The Zimbabwe innings ended with a similar wrong’un to dismiss Victor Nyauchi with Williams left stranded on 151. Before that, though, Williams and Blessing Muzarabani had added another 33 to their total for the ninth wicket, extending Afghanistan’s frustrations. Muzarabani played an entertaining hand of 17, scoring 16 runs courtesy four leg-side slogs in one Amir Hamza over, and scoring just one run from the other 39 balls he faced.

He was also dropped on the leg-side boundary by Ahmadi while attempting another hoick off Hamza, before being given out by umpire Ahmed Shah Pakteen two balls later when Hamza had turned one past his defensive push. Muzarabani’s bat had hit the ground when he played the ball, possibly leading Pakteen to think he had edged it.
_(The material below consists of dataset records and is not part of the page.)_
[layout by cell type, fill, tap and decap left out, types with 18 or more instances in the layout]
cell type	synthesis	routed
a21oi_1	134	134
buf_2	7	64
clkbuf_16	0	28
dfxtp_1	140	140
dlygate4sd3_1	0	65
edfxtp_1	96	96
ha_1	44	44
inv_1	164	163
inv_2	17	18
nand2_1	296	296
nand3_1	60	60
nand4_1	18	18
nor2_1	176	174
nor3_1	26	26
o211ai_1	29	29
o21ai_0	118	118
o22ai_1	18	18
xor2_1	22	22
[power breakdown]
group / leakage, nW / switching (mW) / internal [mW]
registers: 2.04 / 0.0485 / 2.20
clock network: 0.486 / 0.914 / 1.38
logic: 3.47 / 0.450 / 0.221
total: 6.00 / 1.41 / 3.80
The day began with Williams sending a leading edge ballooning over the bowler Sayed Shirzad’s head and into no-man’s land. His progress thereafter was serene, though, as he added 45 to his overnight score with little alarm, picking Rashid’s variations out of his hand and negotiating Shirzad’s short ball without trouble.

Shirzad’s short ball, though, was causing Tiripano all kinds of problems, with the batsman struggling to gauge the height it would attain on this up-and-down fifth-day pitch. He was struck on the helmet while taking his eye off one of these short balls, gloved another in the air – but safely short of gully – and was smacked on the back while ducking into one that kept low enough to prompt an lbw appeal.
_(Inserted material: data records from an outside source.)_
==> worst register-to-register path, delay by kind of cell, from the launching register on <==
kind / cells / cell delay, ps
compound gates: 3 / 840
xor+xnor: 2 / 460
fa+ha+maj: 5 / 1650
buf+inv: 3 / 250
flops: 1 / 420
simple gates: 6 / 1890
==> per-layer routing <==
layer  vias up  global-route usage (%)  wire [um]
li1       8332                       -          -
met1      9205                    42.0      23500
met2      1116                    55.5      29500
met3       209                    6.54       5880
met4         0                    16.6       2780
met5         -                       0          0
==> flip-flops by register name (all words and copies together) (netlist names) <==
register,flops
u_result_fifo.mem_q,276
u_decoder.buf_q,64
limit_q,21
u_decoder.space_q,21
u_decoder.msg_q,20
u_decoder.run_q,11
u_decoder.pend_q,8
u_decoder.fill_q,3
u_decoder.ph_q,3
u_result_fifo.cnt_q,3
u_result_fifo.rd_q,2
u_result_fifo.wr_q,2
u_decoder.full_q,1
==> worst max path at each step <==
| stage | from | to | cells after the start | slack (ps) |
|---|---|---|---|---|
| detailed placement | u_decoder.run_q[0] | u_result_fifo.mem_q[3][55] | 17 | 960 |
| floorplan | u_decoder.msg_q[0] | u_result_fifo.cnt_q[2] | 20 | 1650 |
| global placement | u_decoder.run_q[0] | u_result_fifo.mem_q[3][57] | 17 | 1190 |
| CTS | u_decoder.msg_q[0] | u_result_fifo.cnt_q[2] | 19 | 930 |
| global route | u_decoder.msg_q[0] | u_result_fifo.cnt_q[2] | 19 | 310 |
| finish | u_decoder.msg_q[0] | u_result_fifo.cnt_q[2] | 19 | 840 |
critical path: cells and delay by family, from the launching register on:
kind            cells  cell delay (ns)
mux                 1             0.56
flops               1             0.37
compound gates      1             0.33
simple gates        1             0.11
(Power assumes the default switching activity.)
Then, on 67, he offered Afghanistan a half-chance, when he drove away from his body at a Rashid legbreak and edged low towards Rahmat Shah at first slip. The fielder didn’t look too confident that he’d taken the catch cleanly, and replays confirmed the ball had touched the grass just as he pouched it.

Thereafter, Williams and Tiripano went back to looking rock-solid, and Zimbabwe’s lead began to grow more quickly. Williams pulled a tired short ball from Shirzad wide of mid-on in the final over of his spell, Tiripano smacked a rare half-volley from Rashid straight back over his head for four, and then Williams punched Amir Hamza through the covers for another boundary – all this in the space of three overs.
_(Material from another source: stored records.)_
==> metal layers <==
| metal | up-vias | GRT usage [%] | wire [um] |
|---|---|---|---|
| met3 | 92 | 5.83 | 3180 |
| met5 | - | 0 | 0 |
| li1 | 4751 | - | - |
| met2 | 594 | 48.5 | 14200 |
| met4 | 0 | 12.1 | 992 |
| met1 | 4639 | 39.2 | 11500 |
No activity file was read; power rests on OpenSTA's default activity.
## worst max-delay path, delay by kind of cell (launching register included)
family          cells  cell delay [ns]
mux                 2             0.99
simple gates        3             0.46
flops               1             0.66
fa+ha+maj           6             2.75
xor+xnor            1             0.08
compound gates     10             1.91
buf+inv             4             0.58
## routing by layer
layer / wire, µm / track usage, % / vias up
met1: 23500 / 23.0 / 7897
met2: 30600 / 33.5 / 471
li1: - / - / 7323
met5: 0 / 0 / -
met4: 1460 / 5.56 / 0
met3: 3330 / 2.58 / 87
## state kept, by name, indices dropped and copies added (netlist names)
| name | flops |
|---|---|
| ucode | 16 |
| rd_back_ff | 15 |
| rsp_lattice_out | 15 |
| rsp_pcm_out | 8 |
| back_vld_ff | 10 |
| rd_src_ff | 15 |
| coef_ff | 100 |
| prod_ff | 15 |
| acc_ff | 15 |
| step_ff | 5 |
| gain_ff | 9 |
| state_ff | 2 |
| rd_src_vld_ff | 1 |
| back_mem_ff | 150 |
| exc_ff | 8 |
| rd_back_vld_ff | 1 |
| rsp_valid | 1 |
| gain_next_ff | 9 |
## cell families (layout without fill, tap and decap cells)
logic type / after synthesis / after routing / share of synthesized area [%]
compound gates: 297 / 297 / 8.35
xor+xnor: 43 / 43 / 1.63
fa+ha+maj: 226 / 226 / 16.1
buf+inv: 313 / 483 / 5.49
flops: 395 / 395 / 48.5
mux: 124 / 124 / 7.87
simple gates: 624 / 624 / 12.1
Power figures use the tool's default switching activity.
Tiripano had used the reverse-sweep with great success against Hamza on day four, and he whipped it out again to pick up two more fours in the left-arm spinner’s next two overs, before conventionally sweeping Rashid for another four to move to 86. Asghar Afghan whipped Hamza out of the attack and tried his luck with the part-time legbreaks of Rahmat and the left-arm spin of Shahidullah. Neither made much of an impression.

Then Rashid, out of the attack for a mere four overs, returned with 15 minutes to go for lunch. Afghanistan had no choice but to keep bringing him back. He had bowled and bowled and bowled some more, and he came back and once again asked Zimbabwe, “let’s see what you do with my next ball.”